> **EXERCISE OBJECTIVE**: Copy, exactly and without additions, every line in the records below from the one holding "export SLEW_MARGIN = 20" through the one holding "#!/bin/bash", both ends included.

> **STUDY MATERIAL**:
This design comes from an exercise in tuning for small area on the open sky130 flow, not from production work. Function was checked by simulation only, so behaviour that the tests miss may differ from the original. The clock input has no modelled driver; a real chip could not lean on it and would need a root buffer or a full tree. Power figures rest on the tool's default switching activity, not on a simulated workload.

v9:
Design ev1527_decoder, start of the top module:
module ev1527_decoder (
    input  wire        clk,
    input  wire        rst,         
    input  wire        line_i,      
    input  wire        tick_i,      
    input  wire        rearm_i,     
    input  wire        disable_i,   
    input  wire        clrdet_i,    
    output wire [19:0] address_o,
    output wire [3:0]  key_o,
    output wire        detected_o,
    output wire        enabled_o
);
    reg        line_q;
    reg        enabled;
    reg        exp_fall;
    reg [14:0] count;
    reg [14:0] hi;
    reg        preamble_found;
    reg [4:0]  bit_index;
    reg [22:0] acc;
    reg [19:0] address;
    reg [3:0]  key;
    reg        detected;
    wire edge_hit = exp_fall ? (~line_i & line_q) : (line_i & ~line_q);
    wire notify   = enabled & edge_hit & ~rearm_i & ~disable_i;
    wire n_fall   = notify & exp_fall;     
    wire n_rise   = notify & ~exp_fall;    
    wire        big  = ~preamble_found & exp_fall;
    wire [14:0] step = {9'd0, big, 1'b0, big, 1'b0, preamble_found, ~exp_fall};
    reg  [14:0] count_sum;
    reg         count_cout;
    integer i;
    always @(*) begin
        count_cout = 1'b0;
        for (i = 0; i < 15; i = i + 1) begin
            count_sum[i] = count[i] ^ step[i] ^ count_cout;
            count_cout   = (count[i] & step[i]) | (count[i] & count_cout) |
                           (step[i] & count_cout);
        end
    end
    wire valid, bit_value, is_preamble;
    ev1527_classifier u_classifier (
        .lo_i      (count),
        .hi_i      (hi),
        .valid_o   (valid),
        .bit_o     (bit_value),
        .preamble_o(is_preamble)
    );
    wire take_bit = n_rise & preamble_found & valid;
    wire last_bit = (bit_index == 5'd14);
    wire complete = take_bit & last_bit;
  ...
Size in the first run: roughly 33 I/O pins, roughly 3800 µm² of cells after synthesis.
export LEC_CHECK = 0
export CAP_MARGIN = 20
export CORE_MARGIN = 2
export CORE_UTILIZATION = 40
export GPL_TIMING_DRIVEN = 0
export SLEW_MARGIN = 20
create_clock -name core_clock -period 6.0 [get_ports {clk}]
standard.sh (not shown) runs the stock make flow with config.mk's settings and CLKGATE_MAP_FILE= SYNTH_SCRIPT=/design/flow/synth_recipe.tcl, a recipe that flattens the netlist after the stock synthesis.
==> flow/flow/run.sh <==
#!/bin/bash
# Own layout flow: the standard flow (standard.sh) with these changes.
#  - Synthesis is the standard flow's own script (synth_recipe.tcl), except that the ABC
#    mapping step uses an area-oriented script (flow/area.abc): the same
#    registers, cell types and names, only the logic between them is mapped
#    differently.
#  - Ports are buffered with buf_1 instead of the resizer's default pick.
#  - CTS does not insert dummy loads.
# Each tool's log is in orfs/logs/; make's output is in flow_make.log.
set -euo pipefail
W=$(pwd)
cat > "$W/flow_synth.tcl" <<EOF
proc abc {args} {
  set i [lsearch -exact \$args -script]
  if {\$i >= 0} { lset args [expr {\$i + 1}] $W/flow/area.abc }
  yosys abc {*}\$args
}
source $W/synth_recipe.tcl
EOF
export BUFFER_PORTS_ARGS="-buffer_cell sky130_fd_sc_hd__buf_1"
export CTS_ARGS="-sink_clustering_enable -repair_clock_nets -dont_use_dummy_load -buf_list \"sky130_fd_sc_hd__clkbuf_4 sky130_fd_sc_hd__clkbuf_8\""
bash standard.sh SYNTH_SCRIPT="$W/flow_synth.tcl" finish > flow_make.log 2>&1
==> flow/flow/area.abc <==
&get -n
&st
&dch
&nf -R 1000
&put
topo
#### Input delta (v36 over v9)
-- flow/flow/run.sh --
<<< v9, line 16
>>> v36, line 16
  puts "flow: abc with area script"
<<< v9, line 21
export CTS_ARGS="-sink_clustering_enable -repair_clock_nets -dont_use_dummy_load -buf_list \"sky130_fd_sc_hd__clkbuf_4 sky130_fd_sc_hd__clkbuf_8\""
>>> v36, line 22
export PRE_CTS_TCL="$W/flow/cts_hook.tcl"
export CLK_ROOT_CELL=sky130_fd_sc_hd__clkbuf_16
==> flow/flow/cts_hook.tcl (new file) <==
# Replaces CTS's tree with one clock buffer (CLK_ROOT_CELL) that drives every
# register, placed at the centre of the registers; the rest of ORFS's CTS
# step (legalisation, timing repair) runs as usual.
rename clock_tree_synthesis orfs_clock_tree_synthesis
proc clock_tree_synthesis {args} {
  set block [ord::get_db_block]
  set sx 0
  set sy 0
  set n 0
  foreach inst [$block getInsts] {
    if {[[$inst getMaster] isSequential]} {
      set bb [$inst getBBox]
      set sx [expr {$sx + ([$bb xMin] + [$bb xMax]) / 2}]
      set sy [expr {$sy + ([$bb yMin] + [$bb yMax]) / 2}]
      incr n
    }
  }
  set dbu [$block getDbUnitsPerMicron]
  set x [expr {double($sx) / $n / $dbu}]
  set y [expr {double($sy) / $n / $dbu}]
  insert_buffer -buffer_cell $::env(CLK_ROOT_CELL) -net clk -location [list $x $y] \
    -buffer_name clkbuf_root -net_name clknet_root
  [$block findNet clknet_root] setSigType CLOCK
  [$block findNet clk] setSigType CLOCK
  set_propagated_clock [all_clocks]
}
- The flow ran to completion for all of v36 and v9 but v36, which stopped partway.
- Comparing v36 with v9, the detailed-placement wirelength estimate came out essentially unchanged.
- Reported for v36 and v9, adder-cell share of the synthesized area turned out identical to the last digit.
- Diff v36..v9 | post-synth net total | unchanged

---

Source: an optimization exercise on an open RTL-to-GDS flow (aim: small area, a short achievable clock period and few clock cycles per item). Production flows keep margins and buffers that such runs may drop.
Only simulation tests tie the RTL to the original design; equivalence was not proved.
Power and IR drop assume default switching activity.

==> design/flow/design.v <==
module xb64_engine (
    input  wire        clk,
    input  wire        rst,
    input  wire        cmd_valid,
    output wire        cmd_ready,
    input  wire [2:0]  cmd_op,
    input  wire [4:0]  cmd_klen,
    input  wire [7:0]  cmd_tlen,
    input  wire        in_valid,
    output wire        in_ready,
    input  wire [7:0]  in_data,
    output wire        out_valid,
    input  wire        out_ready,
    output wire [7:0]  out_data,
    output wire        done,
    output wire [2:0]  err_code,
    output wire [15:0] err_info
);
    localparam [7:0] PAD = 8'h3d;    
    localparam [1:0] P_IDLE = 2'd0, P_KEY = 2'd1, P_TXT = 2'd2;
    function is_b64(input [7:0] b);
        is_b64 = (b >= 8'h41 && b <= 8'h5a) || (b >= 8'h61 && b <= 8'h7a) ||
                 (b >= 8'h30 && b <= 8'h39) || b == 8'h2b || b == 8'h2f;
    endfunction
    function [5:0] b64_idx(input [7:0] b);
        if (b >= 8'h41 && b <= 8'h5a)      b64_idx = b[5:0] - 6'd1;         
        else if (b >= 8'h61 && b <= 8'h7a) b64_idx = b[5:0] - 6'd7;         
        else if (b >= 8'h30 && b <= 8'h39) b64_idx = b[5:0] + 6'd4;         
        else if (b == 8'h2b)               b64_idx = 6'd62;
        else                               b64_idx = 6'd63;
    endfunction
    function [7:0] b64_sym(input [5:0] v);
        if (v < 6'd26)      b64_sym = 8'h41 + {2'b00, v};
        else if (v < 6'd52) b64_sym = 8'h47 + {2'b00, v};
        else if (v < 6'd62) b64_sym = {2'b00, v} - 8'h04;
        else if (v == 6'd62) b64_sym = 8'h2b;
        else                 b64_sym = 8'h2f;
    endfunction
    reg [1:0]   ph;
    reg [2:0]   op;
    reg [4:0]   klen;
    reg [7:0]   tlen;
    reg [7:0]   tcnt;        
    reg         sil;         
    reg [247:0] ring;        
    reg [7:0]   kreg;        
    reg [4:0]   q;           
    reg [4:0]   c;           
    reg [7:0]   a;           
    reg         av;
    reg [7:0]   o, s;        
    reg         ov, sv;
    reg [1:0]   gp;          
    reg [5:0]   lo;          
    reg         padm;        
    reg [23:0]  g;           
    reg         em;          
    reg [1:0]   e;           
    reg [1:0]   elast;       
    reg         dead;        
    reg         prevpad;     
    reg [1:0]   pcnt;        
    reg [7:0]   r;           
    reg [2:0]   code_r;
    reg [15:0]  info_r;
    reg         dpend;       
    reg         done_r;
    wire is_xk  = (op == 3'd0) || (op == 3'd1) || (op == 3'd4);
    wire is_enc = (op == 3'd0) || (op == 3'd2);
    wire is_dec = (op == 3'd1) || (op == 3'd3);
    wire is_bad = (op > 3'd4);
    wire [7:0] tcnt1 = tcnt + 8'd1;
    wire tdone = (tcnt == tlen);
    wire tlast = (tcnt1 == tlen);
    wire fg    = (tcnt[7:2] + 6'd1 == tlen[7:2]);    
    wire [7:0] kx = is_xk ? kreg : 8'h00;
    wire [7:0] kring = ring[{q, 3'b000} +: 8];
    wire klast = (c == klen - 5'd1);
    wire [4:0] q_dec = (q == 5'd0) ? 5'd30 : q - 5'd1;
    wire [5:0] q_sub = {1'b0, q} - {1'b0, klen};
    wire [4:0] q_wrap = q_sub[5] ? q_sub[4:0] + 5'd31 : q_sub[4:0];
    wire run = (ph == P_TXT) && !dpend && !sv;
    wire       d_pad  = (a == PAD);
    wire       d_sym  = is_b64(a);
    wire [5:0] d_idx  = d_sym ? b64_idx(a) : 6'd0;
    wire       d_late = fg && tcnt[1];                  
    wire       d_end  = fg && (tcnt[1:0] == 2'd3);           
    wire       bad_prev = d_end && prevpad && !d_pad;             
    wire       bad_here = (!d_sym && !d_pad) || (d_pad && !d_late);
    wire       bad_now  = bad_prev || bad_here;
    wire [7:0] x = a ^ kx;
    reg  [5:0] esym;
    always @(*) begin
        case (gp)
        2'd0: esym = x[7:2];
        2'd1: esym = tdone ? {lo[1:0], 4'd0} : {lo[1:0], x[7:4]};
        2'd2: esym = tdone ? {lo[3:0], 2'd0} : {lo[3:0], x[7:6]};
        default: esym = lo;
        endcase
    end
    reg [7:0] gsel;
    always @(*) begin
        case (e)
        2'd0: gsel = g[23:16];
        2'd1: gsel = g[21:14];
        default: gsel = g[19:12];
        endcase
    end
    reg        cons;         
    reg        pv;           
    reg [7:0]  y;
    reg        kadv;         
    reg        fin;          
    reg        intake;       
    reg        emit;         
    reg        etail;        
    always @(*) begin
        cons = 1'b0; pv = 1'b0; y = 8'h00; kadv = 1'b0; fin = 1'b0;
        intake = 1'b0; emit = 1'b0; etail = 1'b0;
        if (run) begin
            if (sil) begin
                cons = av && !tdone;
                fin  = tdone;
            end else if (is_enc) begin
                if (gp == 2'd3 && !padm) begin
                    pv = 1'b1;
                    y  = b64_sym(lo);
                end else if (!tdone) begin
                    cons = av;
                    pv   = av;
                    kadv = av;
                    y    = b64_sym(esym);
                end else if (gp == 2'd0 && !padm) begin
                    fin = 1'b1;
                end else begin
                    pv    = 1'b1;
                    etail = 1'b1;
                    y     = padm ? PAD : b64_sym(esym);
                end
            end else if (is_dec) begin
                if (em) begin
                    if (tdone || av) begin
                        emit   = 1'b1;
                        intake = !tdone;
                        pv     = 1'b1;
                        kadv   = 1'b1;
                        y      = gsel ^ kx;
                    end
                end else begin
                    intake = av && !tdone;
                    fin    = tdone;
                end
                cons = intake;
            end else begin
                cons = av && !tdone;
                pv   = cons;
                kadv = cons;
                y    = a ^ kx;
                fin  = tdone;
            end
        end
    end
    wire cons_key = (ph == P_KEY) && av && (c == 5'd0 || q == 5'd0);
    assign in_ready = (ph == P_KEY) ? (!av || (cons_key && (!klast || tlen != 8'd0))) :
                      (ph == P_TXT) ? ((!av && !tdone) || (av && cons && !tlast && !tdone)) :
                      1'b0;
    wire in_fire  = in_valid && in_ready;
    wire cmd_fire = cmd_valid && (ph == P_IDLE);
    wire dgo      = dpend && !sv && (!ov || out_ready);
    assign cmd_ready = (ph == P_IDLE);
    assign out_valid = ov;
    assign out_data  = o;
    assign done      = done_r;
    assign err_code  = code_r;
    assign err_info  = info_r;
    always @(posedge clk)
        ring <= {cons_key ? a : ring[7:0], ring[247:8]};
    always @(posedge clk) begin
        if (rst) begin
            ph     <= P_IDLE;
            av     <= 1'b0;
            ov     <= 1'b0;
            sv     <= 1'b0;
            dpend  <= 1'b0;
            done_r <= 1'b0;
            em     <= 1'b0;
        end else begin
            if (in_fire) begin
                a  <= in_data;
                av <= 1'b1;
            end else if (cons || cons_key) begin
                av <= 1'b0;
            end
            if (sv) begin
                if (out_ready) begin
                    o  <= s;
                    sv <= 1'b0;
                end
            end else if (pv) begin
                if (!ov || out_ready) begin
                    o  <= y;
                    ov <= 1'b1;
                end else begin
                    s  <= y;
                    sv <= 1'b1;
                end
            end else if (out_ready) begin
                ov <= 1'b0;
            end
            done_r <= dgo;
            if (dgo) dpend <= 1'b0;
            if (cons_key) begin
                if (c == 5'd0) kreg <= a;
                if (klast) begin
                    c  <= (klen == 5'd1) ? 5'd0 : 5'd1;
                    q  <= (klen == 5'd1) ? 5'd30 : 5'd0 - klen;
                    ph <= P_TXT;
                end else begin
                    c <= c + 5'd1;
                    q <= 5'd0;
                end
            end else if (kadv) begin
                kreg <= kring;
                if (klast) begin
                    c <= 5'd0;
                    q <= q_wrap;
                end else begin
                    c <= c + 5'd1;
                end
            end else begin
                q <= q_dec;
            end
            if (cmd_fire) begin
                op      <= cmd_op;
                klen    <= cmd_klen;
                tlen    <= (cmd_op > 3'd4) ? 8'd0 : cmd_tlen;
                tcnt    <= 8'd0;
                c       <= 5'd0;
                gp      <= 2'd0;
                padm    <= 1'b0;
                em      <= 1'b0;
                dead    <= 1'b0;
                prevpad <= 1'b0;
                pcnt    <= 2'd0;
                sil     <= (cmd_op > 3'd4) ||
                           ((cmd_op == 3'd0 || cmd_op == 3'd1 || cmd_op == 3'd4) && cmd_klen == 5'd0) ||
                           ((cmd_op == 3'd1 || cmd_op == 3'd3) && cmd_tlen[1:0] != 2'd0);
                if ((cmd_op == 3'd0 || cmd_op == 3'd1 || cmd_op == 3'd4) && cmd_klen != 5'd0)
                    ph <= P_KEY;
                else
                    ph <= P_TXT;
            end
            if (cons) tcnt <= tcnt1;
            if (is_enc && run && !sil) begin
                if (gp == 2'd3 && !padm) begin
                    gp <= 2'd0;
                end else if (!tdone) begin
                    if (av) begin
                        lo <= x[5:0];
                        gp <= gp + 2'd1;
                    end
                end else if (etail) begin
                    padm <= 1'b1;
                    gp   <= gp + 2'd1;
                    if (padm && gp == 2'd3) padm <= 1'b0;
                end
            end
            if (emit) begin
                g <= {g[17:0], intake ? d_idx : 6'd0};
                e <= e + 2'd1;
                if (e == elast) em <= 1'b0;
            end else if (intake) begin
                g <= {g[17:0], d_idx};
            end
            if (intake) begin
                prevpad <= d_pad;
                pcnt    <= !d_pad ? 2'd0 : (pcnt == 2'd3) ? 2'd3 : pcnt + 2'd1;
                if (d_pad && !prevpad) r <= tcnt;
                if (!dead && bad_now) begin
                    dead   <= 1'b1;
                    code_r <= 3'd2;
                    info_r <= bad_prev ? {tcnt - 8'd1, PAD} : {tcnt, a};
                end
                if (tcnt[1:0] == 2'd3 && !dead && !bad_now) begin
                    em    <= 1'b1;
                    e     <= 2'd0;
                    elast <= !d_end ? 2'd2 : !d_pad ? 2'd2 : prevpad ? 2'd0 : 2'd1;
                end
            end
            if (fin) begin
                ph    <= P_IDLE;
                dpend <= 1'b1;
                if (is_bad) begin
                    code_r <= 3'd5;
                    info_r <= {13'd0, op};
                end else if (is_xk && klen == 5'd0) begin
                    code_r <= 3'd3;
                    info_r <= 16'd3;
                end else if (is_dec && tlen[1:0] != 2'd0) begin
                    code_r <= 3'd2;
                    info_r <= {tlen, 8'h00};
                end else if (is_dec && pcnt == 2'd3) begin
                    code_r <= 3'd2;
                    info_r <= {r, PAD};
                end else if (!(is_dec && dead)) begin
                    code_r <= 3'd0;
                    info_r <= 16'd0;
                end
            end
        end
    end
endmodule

> **EXERCISE ANSWER**:
export SLEW_MARGIN = 20
create_clock -name core_clock -period 6.0 [get_ports {clk}]
standard.sh (not shown) runs the stock make flow with config.mk's settings and CLKGATE_MAP_FILE= SYNTH_SCRIPT=/design/flow/synth_recipe.tcl, a recipe that flattens the netlist after the stock synthesis.
==> flow/flow/run.sh <==
#!/bin/bash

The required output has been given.